Segment Start: Given data

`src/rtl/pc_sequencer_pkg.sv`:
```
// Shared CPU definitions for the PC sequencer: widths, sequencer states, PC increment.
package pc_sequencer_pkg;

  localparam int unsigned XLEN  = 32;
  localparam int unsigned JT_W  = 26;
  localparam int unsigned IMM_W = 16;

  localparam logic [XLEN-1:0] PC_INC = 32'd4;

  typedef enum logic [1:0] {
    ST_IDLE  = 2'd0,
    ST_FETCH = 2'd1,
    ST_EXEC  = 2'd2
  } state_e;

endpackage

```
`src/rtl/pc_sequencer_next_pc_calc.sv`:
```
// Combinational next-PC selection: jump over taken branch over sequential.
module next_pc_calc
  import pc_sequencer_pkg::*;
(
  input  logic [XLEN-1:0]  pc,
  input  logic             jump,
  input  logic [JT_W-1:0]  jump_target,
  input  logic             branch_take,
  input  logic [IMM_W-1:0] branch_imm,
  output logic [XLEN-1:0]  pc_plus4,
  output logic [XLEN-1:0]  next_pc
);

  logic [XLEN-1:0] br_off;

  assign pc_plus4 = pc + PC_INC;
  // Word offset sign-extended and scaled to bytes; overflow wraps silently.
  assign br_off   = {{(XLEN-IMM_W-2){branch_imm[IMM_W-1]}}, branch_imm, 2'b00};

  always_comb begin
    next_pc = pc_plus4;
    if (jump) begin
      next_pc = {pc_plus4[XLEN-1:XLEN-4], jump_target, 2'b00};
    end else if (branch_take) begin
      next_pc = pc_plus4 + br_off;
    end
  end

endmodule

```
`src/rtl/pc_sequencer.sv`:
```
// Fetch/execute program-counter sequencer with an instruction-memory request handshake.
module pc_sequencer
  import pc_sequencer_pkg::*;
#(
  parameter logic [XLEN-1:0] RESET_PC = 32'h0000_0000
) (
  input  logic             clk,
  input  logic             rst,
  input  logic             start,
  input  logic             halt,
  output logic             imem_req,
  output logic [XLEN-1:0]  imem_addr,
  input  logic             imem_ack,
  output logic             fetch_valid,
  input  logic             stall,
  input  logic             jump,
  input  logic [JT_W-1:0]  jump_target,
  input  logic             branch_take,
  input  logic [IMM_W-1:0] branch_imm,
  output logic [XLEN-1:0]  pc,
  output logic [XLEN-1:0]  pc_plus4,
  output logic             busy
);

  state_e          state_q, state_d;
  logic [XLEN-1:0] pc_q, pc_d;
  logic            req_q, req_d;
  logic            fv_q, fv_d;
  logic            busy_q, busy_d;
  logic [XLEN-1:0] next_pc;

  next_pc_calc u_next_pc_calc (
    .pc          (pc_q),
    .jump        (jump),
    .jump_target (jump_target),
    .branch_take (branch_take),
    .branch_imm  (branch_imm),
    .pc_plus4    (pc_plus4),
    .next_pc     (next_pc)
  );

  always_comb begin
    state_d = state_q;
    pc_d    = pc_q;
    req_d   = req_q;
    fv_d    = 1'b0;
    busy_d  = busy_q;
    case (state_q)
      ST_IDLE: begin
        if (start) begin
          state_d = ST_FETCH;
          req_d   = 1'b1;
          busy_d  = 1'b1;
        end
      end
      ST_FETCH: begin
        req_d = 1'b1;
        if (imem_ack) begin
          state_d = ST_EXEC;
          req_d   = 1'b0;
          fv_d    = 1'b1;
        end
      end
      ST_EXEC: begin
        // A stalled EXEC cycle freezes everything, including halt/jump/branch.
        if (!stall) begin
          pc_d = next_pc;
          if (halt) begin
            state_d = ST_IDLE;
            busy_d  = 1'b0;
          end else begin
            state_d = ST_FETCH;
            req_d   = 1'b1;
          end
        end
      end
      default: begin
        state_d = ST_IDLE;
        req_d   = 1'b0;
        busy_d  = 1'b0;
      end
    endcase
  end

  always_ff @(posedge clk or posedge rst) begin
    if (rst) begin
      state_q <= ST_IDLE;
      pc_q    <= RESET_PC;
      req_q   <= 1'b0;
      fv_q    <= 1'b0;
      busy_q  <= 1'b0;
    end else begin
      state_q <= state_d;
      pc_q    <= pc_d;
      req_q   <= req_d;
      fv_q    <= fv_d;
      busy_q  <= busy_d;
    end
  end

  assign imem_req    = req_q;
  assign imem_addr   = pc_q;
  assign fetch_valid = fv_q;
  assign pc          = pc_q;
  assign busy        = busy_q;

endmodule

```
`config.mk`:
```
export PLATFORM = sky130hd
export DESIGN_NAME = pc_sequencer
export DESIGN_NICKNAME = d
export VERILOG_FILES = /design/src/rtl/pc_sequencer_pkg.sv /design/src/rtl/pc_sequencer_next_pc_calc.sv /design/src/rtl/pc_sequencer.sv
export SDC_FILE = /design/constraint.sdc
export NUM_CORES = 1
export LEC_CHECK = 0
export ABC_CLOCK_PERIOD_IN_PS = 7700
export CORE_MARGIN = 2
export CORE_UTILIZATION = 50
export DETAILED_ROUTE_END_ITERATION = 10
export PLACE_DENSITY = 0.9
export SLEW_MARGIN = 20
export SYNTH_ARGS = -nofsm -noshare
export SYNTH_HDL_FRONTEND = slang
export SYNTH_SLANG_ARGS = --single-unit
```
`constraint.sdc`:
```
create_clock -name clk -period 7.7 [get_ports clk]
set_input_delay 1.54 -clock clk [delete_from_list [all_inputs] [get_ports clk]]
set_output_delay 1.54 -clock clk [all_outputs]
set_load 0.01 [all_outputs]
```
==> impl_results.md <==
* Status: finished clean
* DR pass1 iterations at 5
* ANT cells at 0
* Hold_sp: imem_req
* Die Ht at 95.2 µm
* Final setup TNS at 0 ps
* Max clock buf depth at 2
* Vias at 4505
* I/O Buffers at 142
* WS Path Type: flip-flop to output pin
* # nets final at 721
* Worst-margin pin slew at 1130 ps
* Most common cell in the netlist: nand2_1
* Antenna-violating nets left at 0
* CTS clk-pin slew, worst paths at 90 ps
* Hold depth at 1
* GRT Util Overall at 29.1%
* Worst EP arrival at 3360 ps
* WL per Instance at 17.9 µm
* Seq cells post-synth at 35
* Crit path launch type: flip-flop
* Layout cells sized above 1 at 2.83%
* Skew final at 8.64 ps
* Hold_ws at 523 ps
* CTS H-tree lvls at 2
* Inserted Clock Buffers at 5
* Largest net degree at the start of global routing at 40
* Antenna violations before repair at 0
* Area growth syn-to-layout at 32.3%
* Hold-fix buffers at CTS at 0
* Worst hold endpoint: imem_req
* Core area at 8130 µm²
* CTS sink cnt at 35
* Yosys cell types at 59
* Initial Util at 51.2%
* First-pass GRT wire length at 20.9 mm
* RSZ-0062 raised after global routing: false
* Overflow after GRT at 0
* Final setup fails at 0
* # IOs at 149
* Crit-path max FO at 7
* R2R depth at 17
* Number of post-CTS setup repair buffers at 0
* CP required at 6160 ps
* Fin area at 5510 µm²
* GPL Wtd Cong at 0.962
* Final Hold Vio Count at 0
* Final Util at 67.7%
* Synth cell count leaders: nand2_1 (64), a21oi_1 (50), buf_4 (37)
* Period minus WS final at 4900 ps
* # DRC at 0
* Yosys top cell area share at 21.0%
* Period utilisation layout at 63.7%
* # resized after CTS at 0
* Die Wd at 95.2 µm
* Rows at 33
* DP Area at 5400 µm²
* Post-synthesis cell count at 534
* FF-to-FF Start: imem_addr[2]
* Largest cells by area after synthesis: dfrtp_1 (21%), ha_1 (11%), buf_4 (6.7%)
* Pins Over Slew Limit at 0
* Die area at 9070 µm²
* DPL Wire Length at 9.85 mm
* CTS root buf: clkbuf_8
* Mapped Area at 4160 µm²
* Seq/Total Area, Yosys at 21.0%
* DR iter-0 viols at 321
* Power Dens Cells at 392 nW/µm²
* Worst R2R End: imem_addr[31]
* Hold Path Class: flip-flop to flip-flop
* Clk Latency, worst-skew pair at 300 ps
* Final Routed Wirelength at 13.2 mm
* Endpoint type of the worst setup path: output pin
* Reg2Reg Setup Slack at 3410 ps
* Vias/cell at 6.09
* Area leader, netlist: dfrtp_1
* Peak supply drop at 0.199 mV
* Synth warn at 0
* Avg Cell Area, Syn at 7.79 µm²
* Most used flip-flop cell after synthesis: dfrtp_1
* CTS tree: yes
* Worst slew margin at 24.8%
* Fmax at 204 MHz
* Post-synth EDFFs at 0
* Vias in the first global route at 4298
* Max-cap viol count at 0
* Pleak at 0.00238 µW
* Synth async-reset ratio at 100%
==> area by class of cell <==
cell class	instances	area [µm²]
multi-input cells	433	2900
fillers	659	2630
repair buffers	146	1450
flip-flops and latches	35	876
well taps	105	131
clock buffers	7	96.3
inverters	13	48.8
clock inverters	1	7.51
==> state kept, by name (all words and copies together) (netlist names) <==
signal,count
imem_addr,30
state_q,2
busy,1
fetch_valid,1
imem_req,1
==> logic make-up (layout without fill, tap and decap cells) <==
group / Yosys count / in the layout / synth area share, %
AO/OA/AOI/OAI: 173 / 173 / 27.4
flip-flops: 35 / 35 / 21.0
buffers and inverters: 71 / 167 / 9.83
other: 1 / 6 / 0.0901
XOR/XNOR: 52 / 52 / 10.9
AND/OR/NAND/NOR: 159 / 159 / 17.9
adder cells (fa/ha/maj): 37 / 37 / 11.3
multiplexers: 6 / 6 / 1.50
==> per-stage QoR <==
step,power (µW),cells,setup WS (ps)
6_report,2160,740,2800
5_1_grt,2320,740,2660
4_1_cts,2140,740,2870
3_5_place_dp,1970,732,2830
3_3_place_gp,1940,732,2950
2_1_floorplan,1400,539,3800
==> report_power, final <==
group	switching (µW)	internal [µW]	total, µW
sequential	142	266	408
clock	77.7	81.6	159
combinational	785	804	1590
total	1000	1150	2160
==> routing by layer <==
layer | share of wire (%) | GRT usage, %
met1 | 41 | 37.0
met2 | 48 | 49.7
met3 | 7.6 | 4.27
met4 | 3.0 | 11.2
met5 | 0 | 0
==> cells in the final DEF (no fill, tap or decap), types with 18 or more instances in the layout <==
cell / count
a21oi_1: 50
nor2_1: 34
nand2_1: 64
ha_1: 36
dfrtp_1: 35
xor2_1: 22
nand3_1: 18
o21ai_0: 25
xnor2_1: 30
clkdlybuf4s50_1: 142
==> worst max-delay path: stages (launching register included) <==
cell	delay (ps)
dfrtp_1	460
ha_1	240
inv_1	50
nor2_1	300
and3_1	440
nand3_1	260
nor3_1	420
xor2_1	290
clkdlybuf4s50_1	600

Segment End: Given data
Segment Start: Given data

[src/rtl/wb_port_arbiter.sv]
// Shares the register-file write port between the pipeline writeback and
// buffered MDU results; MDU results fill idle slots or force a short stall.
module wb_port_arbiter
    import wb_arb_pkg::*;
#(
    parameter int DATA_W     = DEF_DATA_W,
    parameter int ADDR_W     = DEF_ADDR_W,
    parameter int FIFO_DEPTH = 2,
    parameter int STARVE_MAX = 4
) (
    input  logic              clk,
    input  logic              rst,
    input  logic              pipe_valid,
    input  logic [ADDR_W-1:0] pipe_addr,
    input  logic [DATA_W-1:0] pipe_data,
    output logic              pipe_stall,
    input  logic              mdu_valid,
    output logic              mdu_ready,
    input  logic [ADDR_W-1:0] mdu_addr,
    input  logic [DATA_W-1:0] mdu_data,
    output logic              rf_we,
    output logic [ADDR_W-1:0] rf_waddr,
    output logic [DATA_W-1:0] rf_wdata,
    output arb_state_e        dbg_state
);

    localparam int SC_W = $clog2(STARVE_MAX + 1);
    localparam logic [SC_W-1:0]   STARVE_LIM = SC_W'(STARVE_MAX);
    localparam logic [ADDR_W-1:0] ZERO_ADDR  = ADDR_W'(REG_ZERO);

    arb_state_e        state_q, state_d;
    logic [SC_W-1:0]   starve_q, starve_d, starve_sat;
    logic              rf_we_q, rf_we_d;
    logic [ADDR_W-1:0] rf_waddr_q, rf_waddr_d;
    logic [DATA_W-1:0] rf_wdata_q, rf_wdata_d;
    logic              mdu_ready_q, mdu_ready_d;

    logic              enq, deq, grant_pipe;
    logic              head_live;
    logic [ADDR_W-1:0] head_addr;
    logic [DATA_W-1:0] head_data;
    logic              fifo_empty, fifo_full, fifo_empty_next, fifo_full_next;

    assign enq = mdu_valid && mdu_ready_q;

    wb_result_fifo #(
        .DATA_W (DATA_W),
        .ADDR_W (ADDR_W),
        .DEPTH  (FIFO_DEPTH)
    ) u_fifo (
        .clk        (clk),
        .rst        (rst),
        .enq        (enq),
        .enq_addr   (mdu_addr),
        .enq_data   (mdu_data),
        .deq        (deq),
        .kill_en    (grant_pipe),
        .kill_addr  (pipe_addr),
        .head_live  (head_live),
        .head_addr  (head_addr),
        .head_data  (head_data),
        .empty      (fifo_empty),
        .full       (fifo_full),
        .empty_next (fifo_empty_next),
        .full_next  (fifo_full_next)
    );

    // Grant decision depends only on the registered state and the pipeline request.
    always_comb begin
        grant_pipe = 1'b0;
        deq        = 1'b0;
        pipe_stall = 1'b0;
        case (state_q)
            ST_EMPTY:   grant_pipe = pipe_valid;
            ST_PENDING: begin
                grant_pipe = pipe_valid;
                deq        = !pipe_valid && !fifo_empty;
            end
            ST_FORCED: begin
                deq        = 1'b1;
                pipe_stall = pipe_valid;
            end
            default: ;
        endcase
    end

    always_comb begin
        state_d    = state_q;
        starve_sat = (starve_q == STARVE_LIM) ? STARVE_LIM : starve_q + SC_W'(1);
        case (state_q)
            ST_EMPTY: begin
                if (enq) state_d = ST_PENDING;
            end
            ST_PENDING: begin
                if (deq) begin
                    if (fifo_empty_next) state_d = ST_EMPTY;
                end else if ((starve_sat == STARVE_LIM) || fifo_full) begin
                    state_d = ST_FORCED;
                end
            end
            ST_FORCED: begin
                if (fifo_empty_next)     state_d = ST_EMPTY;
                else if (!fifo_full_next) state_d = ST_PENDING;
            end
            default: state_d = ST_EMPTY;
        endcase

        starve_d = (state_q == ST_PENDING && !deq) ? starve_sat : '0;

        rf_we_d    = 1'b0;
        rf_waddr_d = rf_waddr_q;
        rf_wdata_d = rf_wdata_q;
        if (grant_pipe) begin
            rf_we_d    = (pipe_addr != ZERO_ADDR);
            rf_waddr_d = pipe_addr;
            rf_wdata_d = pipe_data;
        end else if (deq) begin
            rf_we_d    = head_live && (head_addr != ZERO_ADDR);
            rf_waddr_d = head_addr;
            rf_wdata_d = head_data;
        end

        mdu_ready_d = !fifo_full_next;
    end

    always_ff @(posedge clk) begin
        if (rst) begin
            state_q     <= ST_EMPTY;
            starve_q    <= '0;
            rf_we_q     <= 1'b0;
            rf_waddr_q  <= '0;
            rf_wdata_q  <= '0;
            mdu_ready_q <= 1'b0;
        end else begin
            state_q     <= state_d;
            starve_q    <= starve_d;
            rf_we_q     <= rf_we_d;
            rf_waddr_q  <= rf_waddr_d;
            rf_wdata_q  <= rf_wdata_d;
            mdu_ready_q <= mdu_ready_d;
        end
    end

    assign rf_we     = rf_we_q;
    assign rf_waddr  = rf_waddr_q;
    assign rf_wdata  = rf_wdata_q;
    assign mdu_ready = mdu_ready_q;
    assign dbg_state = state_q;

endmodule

Segment End: Given data
Segment Start: Given data

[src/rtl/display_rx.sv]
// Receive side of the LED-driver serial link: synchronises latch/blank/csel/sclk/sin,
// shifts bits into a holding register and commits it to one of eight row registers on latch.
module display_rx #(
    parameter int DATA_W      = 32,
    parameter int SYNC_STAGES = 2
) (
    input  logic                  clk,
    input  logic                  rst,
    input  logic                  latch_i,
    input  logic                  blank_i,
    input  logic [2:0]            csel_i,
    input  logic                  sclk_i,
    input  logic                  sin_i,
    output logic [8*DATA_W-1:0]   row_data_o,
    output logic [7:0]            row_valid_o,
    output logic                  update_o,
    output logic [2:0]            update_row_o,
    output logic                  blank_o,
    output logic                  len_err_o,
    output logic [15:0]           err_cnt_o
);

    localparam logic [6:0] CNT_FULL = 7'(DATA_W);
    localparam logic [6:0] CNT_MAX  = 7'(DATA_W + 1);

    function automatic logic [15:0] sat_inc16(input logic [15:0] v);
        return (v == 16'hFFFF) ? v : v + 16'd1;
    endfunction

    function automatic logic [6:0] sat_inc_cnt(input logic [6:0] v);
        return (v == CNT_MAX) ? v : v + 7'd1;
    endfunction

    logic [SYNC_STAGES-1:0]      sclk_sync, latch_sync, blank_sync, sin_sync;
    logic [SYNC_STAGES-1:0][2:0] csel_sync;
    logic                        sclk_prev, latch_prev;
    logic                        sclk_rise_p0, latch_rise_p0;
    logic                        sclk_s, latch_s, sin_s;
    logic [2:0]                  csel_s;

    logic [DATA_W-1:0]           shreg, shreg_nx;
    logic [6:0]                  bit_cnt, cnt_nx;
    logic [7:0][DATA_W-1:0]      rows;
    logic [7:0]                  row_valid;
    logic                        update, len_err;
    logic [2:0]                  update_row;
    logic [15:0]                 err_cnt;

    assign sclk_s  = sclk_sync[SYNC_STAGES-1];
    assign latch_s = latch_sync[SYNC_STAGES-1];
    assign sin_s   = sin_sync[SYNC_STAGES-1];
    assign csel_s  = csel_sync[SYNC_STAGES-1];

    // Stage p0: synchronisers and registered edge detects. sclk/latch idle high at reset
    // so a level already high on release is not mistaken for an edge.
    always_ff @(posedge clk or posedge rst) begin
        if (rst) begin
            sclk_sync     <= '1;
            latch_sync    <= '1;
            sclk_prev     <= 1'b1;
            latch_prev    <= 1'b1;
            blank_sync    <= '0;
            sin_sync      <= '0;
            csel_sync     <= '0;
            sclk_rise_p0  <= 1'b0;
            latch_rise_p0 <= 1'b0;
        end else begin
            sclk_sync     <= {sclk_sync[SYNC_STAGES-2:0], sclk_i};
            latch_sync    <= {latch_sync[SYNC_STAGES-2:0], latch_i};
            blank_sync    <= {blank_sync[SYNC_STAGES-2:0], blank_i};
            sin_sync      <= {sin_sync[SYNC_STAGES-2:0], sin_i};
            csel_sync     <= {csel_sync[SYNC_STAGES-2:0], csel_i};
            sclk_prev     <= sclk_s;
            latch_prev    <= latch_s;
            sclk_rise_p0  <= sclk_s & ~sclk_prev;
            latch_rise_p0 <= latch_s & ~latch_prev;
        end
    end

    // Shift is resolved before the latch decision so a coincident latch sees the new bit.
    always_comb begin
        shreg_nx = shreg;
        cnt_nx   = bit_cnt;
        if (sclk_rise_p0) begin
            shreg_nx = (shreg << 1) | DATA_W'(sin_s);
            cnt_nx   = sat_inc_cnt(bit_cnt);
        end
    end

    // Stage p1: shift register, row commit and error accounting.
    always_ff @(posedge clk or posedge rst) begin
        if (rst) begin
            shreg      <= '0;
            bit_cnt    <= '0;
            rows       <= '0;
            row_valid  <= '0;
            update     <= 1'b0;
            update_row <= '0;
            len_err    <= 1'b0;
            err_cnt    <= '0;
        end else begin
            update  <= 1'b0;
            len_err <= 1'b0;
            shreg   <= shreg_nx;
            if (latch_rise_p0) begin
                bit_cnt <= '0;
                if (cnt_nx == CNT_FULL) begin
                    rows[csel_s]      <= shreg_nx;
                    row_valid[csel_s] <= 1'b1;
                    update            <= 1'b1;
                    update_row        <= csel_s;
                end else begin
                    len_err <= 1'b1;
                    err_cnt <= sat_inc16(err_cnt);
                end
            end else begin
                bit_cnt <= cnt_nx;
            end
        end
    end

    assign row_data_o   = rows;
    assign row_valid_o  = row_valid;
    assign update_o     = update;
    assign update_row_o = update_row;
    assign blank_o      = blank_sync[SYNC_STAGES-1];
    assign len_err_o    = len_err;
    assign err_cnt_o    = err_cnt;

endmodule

Segment End: Given data

From the listing above, output exactly the run of lines that starts with the line containing "post-synth at 35" and ends with the line containing "Vio Count at 0".

* Seq cells post-synth at 35
* Crit path launch type: flip-flop
* Layout cells sized above 1 at 2.83%
* Skew final at 8.64 ps
* Hold_ws at 523 ps
* CTS H-tree lvls at 2
* Inserted Clock Buffers at 5
* Largest net degree at the start of global routing at 40
* Antenna violations before repair at 0
* Area growth syn-to-layout at 32.3%
* Hold-fix buffers at CTS at 0
* Worst hold endpoint: imem_req
* Core area at 8130 µm²
* CTS sink cnt at 35
* Yosys cell types at 59
* Initial Util at 51.2%
* First-pass GRT wire length at 20.9 mm
* RSZ-0062 raised after global routing: false
* Overflow after GRT at 0
* Final setup fails at 0
* # IOs at 149
* Crit-path max FO at 7
* R2R depth at 17
* Number of post-CTS setup repair buffers at 0
* CP required at 6160 ps
* Fin area at 5510 µm²
* GPL Wtd Cong at 0.962
* Final Hold Vio Count at 0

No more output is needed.